EXERCISE OBJECTIVE:
When you reach the line that contains "clock buffers | 10 | 1.89" in the data below, start reproducing lines exactly, and stop after the line that contains "repair buffers | 338 | 33.5".
*** Opening GIVEN RECORDS ***
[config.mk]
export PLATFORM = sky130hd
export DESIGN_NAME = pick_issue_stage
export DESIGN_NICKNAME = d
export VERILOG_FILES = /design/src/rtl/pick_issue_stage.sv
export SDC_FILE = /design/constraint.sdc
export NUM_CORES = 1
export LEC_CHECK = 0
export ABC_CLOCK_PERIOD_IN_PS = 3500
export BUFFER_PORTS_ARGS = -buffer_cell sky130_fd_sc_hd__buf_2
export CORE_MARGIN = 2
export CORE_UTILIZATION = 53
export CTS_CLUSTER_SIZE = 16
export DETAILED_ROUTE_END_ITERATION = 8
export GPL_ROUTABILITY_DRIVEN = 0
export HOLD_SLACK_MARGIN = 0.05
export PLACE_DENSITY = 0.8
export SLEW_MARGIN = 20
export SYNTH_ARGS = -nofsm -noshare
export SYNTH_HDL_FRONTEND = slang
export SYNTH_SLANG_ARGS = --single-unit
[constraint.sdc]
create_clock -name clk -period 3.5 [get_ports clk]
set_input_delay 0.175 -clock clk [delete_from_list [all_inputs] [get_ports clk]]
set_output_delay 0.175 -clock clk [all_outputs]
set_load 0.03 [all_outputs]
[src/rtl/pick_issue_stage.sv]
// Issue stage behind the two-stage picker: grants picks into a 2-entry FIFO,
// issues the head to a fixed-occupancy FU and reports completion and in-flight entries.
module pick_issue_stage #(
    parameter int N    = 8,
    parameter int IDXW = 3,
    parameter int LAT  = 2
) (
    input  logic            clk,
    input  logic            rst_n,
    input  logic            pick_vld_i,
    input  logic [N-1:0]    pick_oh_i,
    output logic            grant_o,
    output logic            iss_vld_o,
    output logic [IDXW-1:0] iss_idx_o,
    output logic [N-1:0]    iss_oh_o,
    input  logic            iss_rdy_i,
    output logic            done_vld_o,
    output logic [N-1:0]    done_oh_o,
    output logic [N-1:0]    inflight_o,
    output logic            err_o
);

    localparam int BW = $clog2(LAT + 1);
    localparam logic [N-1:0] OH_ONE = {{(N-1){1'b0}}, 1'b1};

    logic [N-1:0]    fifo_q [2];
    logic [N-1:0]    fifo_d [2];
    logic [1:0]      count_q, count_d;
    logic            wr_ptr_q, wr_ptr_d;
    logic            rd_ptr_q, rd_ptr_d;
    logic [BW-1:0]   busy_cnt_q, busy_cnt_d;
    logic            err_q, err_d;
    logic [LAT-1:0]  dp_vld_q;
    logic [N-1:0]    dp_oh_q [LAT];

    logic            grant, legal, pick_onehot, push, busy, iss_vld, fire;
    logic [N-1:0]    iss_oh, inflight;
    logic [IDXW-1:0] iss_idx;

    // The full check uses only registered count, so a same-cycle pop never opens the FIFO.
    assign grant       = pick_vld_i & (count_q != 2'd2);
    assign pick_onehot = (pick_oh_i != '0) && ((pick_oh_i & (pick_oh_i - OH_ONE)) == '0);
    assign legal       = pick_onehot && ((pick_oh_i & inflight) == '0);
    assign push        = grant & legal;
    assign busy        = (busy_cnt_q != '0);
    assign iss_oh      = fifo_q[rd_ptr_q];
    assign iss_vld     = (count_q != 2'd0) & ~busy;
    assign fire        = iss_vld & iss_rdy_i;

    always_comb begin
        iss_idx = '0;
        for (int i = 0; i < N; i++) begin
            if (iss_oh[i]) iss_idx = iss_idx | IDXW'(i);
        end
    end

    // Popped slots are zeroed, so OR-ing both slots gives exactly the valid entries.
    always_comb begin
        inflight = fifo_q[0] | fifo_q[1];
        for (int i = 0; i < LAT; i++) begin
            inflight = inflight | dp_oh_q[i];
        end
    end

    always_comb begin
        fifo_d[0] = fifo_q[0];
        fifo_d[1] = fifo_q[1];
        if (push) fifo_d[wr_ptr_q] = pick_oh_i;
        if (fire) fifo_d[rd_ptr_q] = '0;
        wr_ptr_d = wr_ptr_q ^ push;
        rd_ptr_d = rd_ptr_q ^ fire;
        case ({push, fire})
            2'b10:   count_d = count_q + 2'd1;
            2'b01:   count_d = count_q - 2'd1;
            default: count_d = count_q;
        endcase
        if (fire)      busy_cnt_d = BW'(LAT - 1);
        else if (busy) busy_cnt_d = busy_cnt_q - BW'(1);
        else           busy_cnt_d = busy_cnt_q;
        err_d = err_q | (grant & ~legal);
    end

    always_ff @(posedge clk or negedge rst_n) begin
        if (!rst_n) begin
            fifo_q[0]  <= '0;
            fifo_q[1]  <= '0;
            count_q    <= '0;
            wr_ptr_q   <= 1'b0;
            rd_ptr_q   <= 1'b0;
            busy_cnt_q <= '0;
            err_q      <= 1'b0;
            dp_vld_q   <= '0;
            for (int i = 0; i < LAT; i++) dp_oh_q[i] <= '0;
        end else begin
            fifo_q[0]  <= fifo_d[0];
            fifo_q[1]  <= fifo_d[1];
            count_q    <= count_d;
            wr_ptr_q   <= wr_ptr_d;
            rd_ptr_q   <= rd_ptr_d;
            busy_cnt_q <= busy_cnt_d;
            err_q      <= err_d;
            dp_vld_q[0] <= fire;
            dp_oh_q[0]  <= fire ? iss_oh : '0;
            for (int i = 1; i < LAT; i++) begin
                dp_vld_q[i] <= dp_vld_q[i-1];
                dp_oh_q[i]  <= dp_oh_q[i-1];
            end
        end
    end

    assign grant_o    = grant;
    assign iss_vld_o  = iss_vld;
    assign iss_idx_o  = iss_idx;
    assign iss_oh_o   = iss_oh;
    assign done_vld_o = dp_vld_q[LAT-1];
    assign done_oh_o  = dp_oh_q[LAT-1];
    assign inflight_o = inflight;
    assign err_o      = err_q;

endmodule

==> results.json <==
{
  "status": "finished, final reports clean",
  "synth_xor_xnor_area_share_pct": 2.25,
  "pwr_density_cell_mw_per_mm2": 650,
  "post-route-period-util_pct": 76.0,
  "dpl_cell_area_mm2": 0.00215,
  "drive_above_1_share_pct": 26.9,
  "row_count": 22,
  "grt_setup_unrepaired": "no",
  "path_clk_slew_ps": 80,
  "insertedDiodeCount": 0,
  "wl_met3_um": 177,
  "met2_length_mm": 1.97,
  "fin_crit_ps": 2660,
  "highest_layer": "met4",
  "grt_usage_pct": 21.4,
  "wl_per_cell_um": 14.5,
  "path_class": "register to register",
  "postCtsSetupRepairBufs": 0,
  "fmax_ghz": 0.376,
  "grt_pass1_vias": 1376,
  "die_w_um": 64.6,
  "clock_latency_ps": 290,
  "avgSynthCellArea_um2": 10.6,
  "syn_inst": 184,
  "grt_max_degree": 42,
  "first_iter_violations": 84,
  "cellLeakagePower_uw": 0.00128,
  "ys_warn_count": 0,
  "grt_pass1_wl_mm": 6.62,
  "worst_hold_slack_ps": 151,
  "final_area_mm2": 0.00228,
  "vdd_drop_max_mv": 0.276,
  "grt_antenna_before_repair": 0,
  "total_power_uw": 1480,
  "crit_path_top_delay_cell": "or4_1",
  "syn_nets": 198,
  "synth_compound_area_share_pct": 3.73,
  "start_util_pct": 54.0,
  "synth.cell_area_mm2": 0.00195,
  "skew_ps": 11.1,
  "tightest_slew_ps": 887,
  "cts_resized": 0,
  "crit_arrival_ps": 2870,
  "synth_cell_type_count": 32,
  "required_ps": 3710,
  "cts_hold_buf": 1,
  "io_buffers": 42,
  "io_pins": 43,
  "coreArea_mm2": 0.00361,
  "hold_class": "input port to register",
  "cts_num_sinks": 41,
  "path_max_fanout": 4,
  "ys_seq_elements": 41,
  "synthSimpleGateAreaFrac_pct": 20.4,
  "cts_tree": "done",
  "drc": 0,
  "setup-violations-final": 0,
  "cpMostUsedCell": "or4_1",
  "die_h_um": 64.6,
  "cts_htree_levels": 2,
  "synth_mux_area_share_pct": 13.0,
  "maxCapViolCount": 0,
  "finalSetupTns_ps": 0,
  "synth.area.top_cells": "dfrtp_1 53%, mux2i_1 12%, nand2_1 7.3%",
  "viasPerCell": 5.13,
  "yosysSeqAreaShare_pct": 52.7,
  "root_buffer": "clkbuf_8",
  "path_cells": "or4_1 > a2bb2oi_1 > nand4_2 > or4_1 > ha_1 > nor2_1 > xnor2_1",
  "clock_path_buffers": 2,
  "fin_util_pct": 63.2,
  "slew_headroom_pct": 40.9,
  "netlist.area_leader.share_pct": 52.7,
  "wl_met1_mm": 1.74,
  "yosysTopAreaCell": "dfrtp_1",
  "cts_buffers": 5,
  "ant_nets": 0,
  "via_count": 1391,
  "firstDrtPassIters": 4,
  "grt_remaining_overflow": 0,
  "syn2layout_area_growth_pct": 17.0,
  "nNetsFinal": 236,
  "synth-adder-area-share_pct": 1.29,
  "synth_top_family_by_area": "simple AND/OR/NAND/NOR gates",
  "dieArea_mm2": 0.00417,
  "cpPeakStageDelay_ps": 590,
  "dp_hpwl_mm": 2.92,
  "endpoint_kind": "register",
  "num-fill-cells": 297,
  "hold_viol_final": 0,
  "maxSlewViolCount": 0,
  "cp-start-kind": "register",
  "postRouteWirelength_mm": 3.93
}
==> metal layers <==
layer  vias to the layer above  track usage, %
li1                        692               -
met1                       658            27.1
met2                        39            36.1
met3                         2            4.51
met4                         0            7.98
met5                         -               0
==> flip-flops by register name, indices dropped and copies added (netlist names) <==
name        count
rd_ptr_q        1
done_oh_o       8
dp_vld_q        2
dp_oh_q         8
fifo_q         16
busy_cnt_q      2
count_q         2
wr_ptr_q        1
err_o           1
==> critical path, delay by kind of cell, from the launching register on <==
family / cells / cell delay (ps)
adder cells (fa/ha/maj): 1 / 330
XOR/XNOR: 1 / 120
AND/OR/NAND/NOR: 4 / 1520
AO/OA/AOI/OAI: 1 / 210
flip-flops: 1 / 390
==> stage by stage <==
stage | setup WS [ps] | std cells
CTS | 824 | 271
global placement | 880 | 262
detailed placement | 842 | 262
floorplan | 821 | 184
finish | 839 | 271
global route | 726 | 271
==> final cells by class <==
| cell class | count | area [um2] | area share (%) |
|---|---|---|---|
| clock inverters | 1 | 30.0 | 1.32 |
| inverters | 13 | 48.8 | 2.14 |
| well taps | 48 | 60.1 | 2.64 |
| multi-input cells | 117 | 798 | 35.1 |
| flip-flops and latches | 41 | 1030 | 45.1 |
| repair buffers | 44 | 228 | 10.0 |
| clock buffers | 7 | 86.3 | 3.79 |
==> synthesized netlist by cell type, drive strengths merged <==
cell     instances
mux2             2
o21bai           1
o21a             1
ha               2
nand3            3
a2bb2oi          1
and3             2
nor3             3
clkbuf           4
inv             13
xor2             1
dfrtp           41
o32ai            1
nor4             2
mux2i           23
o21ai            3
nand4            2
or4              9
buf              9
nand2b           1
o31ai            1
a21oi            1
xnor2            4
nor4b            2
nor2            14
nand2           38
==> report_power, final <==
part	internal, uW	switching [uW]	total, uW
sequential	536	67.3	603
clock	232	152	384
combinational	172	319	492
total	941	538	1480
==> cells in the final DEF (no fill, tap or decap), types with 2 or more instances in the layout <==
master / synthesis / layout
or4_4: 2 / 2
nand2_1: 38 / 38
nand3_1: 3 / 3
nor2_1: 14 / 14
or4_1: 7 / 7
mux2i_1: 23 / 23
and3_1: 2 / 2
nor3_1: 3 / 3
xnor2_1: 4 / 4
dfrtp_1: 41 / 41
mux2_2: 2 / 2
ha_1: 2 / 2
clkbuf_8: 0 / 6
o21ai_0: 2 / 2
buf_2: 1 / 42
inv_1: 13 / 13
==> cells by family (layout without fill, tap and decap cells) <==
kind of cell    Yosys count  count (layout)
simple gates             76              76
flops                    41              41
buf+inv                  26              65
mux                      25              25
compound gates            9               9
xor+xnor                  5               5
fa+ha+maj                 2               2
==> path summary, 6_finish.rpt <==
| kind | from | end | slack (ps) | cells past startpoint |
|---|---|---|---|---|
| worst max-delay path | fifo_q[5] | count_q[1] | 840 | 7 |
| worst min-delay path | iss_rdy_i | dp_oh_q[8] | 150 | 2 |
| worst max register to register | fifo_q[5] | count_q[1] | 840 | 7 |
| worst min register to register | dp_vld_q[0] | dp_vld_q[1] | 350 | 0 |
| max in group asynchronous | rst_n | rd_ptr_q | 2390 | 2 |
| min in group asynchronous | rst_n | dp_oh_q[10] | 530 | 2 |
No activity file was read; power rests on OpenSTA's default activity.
*** Closing GIVEN RECORDS ***
*** Opening GIVEN RECORDS ***
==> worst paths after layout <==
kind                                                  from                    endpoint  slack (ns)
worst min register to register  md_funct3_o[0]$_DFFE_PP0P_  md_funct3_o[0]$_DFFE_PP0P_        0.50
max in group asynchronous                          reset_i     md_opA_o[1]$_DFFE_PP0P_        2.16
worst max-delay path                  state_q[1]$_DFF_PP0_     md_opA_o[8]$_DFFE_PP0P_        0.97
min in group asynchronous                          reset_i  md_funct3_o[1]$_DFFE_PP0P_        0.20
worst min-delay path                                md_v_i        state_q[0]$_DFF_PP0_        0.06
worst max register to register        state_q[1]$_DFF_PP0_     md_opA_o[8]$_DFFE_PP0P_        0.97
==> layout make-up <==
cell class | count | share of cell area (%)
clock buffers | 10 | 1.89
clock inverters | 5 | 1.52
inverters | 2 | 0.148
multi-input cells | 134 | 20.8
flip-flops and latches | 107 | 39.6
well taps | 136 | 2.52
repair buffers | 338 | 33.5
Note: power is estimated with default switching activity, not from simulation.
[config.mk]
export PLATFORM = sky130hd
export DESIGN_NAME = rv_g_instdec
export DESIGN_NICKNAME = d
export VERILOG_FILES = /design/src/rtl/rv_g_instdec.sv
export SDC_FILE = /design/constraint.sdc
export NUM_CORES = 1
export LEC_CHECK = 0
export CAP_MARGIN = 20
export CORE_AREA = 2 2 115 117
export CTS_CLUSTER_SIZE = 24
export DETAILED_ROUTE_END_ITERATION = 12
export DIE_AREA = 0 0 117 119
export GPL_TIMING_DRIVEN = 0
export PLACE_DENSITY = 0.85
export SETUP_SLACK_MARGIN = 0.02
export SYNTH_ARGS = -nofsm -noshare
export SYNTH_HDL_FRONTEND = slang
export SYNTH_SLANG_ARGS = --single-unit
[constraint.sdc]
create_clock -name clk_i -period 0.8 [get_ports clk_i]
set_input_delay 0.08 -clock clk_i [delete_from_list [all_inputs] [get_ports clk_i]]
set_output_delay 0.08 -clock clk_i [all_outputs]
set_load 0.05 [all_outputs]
*** Closing GIVEN RECORDS ***
WRITTEN RESPONSE:
clock buffers | 10 | 1.89
clock inverters | 5 | 1.52
inverters | 2 | 0.148
multi-input cells | 134 | 20.8
flip-flops and latches | 107 | 39.6
well taps | 136 | 2.52
repair buffers | 338 | 33.5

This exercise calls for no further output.